Any places where cloud costs are becoming a pain point as you grow?
I actually have a hat hanging here in my office that says “Cloud spend czar”, because I spend a lot of time dealing with that! Look, from a raw infrastructure cost perspective, we can run our workloads more cheaply on-prem. We go to the cloud to create more value, not to spend less money per se.
But I am keeping an eye on a few things. We run about a 90% spot instance mix, which keeps our compute costs down. Data transfer is always a big line item. We pay more to transfer data out from S3 to the internet than for all our EC2 compute, if you can believe it.
Running spot instances effectively with Amazon EKS → https://t.co/UlkbWd8mJX— Blake Stoddard (@t3rabytes) June 29, 2020
Another gotcha: some services can rack up bills when you least expect it, like CloudWatch Logs. It integrates so easily with EKS! It’s just one button to click! And then you’re looking at your bill, going “where did this extra $50-$60 per day come from?”
With everything you know now about how HEY has scaled, would you make any different architecture choices if you could redesign the app from scratch?
I made two mistakes at the beginning that jump to mind, when I was laying out the infrastructure for HEY. We use Terraform, and I had written a new module to manage our VPCs as a replacement for the module we wrote back in 2016.
First mistake: I didn’t handle IPv6 subnets and it’s coming back to bite me now (and with native IPv6 support coming to EKS soon, it’d be nice to have that fixed by then).
The second mistake was that I planned for a static number of availability zones. Turns out not every AWS region has 4 AZs — us-east-1 and us-west-2 do, but us-east-2 does not!
So HEY is running in multiple regions right now?
Yes, it’s currently in us-east-1 and us-west-2. We hope soon to move to a true active-active deployment with latency-based routing between regions. We’ve actually run this in production several times, but it’s tricky to get right with 80ms latency to the primary region for requests that need to write while ensuring that you don’t have stale reads.
On a similar note, we’ve spent a lot of time thinking about sharding and data locality. I’d love to get data closer to the end user, but it’s really a pipe dream. We have customers in Russia, and even though we’re rendering their requests quickly on our side, the round trip makes everything feel slower.
I prefer GCP’s approach here with global load balancers, where you can anycast across multiple active regions. Since we’re in AWS, we’re looking at Global Accelerator as the path there. We’re hoping that will help with speeding up our outbound traffic because the data stays on the AWS network for significantly longer before hitting the public internet, but there’s a hefty additional cost to using it with no guarantee that it actually fills the void we’re looking for.

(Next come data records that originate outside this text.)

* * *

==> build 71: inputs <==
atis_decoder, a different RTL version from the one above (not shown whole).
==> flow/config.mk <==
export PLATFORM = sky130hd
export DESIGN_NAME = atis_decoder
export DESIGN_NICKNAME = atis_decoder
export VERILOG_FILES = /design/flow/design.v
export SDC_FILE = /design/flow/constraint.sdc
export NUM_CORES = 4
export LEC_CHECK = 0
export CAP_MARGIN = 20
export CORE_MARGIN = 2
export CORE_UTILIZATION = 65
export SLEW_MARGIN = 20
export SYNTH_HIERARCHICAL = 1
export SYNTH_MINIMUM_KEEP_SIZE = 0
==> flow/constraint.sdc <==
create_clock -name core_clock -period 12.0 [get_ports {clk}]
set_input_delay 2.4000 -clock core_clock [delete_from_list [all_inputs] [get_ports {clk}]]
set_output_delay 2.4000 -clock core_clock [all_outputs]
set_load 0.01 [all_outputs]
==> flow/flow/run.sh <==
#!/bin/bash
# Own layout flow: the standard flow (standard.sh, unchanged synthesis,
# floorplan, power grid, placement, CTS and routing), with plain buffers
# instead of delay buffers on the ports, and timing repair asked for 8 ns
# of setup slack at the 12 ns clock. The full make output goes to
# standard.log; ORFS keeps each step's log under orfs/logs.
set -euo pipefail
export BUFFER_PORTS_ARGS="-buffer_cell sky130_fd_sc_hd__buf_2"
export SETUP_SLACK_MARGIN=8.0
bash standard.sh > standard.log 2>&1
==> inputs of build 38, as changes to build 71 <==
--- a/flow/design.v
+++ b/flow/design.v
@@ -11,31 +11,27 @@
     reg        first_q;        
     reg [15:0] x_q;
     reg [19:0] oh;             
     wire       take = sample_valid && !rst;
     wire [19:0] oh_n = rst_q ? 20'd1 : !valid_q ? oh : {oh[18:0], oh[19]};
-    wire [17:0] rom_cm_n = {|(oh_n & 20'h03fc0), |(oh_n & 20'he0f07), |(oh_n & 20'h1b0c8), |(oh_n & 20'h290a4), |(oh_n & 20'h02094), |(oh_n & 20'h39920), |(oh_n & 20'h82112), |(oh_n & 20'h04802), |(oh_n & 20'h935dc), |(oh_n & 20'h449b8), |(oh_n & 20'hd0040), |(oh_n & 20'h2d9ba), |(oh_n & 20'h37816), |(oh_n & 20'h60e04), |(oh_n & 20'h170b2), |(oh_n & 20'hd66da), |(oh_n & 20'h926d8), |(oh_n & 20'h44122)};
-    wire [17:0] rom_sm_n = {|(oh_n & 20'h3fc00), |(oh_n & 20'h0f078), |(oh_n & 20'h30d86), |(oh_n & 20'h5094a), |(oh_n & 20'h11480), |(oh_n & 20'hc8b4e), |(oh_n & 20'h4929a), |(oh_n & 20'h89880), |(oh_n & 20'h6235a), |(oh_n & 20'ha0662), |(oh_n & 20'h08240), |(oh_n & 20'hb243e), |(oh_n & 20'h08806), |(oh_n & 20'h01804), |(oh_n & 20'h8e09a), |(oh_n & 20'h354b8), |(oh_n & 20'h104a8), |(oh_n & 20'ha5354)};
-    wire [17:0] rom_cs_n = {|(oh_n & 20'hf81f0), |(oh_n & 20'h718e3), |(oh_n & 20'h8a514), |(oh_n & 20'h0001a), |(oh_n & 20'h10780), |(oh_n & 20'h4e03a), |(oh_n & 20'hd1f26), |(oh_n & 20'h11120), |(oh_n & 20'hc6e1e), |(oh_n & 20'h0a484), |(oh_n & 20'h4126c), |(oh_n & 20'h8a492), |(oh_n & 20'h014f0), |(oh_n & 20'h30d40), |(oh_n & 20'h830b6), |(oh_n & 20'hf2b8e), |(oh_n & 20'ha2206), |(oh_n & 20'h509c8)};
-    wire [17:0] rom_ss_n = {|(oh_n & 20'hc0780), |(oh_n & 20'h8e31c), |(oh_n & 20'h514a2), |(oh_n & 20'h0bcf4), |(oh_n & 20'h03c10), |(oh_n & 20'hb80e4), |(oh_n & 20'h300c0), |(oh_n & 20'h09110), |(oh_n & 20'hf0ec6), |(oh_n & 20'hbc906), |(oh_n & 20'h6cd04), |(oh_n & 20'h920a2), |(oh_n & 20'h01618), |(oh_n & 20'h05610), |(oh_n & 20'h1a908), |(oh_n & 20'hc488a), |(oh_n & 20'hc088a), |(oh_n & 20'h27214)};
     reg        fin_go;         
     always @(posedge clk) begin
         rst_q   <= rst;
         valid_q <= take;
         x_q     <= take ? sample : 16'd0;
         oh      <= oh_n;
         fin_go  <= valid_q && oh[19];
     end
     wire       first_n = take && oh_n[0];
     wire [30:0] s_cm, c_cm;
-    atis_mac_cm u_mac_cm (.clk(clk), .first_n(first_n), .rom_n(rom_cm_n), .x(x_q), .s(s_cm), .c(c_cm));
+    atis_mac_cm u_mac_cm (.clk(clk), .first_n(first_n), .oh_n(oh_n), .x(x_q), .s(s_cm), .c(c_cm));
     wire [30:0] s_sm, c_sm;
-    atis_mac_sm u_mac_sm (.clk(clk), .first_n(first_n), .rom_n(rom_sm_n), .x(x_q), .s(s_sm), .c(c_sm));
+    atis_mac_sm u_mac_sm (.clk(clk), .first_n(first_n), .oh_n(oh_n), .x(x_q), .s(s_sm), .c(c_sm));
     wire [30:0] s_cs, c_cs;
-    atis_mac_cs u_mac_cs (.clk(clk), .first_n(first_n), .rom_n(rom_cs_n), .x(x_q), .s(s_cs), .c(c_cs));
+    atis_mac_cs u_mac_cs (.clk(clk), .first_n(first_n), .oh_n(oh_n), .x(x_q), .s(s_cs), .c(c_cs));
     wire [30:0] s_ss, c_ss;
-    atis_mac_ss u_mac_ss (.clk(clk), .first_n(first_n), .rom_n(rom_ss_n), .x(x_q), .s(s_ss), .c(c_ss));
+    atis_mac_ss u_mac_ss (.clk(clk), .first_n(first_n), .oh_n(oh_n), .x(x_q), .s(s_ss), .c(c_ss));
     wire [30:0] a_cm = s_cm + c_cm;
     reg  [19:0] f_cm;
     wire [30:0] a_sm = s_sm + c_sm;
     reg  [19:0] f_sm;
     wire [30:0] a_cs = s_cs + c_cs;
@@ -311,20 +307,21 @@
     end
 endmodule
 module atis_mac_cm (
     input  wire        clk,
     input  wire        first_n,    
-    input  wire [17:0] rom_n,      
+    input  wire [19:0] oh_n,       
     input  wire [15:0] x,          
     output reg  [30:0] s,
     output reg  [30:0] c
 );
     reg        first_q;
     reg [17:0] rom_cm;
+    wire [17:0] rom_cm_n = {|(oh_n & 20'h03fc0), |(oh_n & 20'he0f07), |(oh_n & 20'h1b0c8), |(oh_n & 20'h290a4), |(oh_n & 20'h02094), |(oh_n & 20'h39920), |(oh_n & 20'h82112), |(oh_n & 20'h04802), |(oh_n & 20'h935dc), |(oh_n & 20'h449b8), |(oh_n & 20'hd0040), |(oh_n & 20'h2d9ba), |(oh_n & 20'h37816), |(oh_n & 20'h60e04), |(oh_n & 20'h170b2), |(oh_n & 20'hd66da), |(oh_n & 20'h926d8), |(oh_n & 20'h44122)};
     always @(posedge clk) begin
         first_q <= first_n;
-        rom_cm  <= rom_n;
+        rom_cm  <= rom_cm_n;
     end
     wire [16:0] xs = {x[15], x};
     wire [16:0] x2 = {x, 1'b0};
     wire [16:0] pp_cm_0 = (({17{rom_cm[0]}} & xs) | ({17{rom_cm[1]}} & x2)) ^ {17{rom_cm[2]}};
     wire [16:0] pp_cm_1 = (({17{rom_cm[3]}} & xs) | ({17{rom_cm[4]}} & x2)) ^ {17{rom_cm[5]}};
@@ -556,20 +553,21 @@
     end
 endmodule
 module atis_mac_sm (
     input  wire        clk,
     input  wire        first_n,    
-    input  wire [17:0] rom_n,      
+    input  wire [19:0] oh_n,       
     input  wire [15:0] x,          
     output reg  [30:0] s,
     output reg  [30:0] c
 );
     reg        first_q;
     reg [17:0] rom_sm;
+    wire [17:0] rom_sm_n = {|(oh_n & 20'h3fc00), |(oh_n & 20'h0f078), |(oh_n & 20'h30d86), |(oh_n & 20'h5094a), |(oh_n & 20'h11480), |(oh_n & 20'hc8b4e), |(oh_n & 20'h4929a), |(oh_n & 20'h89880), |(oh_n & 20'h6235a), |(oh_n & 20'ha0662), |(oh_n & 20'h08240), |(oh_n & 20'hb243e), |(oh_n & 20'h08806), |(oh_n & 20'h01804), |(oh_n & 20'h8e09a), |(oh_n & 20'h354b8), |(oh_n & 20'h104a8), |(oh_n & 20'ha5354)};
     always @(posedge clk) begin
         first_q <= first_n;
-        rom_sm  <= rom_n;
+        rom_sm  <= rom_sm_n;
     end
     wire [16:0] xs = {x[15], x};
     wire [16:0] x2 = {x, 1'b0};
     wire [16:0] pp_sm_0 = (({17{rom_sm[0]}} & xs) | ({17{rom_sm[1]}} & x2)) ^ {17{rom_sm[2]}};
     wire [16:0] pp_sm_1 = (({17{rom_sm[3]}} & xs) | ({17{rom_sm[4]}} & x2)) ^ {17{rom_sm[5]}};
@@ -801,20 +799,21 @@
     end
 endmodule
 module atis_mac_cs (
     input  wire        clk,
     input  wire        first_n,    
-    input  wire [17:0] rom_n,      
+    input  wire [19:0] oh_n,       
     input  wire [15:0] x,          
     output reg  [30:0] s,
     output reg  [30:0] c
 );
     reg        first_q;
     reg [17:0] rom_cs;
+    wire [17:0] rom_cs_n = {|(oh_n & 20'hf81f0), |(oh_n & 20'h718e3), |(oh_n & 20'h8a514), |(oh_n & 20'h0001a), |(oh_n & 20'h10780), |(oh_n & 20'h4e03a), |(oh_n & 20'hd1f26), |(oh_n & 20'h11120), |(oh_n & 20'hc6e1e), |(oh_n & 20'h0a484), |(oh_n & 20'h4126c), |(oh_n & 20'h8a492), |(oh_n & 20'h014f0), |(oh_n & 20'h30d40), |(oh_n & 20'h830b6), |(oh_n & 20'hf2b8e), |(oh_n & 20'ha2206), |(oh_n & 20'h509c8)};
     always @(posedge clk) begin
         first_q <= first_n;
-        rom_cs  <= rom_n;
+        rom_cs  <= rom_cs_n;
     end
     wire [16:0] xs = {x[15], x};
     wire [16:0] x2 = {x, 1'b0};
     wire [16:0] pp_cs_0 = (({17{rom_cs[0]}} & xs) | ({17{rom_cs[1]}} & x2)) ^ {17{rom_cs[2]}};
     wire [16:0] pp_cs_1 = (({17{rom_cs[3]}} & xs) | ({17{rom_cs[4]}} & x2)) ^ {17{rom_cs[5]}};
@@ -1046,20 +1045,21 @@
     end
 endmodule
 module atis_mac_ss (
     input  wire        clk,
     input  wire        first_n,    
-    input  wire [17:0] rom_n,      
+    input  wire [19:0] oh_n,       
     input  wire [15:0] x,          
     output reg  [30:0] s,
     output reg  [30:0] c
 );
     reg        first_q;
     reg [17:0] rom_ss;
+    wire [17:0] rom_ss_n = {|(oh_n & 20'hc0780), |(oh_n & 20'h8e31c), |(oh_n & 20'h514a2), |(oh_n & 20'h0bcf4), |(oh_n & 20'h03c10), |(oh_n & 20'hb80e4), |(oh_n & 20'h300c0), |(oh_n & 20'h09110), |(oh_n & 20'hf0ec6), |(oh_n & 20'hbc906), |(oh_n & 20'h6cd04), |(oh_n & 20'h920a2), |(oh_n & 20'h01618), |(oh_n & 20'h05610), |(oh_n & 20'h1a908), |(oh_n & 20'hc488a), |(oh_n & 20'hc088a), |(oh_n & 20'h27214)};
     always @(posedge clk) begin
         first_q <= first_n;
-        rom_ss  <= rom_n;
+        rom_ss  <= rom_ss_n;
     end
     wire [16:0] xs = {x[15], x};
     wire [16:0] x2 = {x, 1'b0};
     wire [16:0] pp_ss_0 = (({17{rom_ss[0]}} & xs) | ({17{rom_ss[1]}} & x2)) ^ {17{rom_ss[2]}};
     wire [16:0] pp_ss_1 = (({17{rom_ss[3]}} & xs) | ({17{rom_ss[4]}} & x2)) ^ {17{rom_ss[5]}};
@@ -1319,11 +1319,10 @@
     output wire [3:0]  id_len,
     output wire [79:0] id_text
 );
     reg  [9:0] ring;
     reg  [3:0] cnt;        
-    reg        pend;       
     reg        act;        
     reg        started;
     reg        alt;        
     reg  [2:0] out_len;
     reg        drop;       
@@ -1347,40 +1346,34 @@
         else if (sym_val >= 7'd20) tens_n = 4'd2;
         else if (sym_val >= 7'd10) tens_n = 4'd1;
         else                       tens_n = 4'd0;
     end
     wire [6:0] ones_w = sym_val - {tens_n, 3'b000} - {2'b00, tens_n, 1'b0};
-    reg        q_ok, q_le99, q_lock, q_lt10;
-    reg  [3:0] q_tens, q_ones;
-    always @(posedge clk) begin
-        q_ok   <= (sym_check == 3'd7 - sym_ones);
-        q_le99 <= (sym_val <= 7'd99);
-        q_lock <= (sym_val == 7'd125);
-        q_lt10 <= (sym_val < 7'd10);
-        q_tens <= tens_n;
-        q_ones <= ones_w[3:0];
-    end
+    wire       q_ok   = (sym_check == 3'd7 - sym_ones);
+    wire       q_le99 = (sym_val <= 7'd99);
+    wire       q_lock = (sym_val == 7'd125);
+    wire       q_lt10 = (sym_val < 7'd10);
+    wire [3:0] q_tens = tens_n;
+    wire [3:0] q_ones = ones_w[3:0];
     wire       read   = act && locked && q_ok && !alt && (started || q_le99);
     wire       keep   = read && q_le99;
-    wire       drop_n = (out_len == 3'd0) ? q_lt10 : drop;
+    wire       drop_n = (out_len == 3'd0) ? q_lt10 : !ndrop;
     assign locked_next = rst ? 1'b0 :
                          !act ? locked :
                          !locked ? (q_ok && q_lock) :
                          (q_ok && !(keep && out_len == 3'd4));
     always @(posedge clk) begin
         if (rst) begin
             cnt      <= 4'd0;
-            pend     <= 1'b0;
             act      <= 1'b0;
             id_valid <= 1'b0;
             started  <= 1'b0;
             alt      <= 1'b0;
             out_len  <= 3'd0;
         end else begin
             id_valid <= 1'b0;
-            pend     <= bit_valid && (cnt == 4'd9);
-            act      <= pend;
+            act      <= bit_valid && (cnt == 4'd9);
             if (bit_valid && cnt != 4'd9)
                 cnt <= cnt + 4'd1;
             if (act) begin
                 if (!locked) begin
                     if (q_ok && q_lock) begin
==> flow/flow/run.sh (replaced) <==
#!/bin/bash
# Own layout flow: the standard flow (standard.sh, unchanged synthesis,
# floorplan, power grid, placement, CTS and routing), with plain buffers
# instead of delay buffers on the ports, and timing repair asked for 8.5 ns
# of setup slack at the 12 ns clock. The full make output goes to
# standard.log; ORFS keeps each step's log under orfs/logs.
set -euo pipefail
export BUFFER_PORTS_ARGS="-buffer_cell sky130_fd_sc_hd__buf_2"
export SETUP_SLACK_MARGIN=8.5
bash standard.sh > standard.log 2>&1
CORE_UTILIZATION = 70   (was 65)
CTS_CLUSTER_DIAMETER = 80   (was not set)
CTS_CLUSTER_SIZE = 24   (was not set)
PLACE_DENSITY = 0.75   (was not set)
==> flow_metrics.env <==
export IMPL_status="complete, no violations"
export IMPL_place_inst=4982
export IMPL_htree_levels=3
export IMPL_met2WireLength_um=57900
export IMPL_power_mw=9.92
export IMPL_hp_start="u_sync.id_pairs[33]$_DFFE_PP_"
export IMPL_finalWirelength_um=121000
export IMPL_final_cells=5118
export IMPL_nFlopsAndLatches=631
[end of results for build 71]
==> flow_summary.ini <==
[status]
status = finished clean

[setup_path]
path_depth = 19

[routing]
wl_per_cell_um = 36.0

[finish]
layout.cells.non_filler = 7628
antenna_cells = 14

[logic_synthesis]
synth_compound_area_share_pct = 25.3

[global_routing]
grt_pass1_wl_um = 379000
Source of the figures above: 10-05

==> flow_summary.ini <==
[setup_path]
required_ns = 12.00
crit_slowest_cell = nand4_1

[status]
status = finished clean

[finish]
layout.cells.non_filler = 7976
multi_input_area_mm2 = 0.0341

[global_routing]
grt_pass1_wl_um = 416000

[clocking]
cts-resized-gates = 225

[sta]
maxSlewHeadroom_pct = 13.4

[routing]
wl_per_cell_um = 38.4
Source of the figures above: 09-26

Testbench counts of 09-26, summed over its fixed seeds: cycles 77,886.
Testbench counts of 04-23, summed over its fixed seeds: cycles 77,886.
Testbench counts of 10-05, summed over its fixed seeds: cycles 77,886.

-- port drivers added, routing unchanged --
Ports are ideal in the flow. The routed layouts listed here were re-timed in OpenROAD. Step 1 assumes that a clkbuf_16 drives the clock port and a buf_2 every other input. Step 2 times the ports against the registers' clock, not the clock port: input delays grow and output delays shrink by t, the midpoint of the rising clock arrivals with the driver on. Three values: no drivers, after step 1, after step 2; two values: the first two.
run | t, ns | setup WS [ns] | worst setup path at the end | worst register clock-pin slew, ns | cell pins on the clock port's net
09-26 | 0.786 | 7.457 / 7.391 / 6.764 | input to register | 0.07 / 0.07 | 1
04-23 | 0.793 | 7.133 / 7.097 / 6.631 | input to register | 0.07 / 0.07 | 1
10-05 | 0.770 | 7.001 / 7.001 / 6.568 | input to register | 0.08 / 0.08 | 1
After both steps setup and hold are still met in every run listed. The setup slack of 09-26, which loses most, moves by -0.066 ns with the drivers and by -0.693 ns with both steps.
Context: an optimization exercise on an open-source flow, tuned for small area, a short achievable clock period and few clock cycles per item. The choices shown serve that exercise and are no tape-out recipe.
In this exercise RTL edits were held to simulation tests only and were not proved equivalent to the original.
Power is estimated from default activity; no workload was simulated.

// lpc_synth
module lpc_synth (
    input  wire        clk,
    input  wire        rst,
    input  wire        in_valid,
    output wire        in_ready,
    input  wire [15:0] in_data,
    output wire        out_valid,
    input  wire        out_ready,
    output wire [15:0] out_data,
    output wire [7:0]  out_sexp
);
Size in the first run: about 23000 cells after synthesis.
==> flow/config.mk <==
export PLATFORM = sky130hd
export DESIGN_NAME = lpc_synth
export DESIGN_NICKNAME = lpc_synth
export VERILOG_FILES = /design/flow/design.v
export SDC_FILE = /design/flow/constraint.sdc
export NUM_CORES = 8
export LEC_CHECK = 0
export ABC_AREA = 1
export CAP_MARGIN = 20
export CORE_MARGIN = 2
export CORE_UTILIZATION = 40
export PLACE_DENSITY = 0.6
export SLEW_MARGIN = 20
==> flow/constraint.sdc <==
create_clock -name core_clock -period 12.0 [get_ports {clk}]
set_input_delay 2.4000 -clock core_clock [delete_from_list [all_inputs] [get_ports {clk}]]
set_output_delay 2.4000 -clock core_clock [all_outputs]
set_load 0.01 [all_outputs]
standard.sh (not shown) runs the stock make flow with config.mk's settings and CLKGATE_MAP_FILE= SYNTH_SCRIPT=/design/flow/synth_recipe.tcl, a recipe that flattens the netlist after the stock synthesis.
==> flow/flow/run.sh <==
#!/bin/bash
set -euo pipefail
bash standard.sh SETUP_SLACK_MARGIN=7.6 finish > standard.log 2>&1
Testbench counts at the start, summed over its fixed seeds: cycles 21,564, frames 60.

Any final words of wisdom to share with those who want to implement the “HEYstack” on AWS?
Pay close attention to your DB schemas! We rely heavily on relational databases and borking a schema has awful cascading effects.
Second, cache as much as you can. HEY renders a lot of email, and we’ve gotten it to be quick, but at scale it’s compute-intensive.
I think you just listed the two hardest problems in computer science, naming things and cache invalidation. Off-by-one errors are the other hardest problem … got one more thing?
You shouldn’t pick up a given technology and integrate it with your stack just because it’s the trendy thing. We didn’t jump into the cloud 10 years ago just because it was cool, it felt like we were comparatively late to adopt Kubernetes, we don’t use a service mesh. We’ve let these technologies mature, and now we’re getting real value.
Our story (like many others!) shows that you don’t have to go past the bleeding edge to reap the benefits of cloud.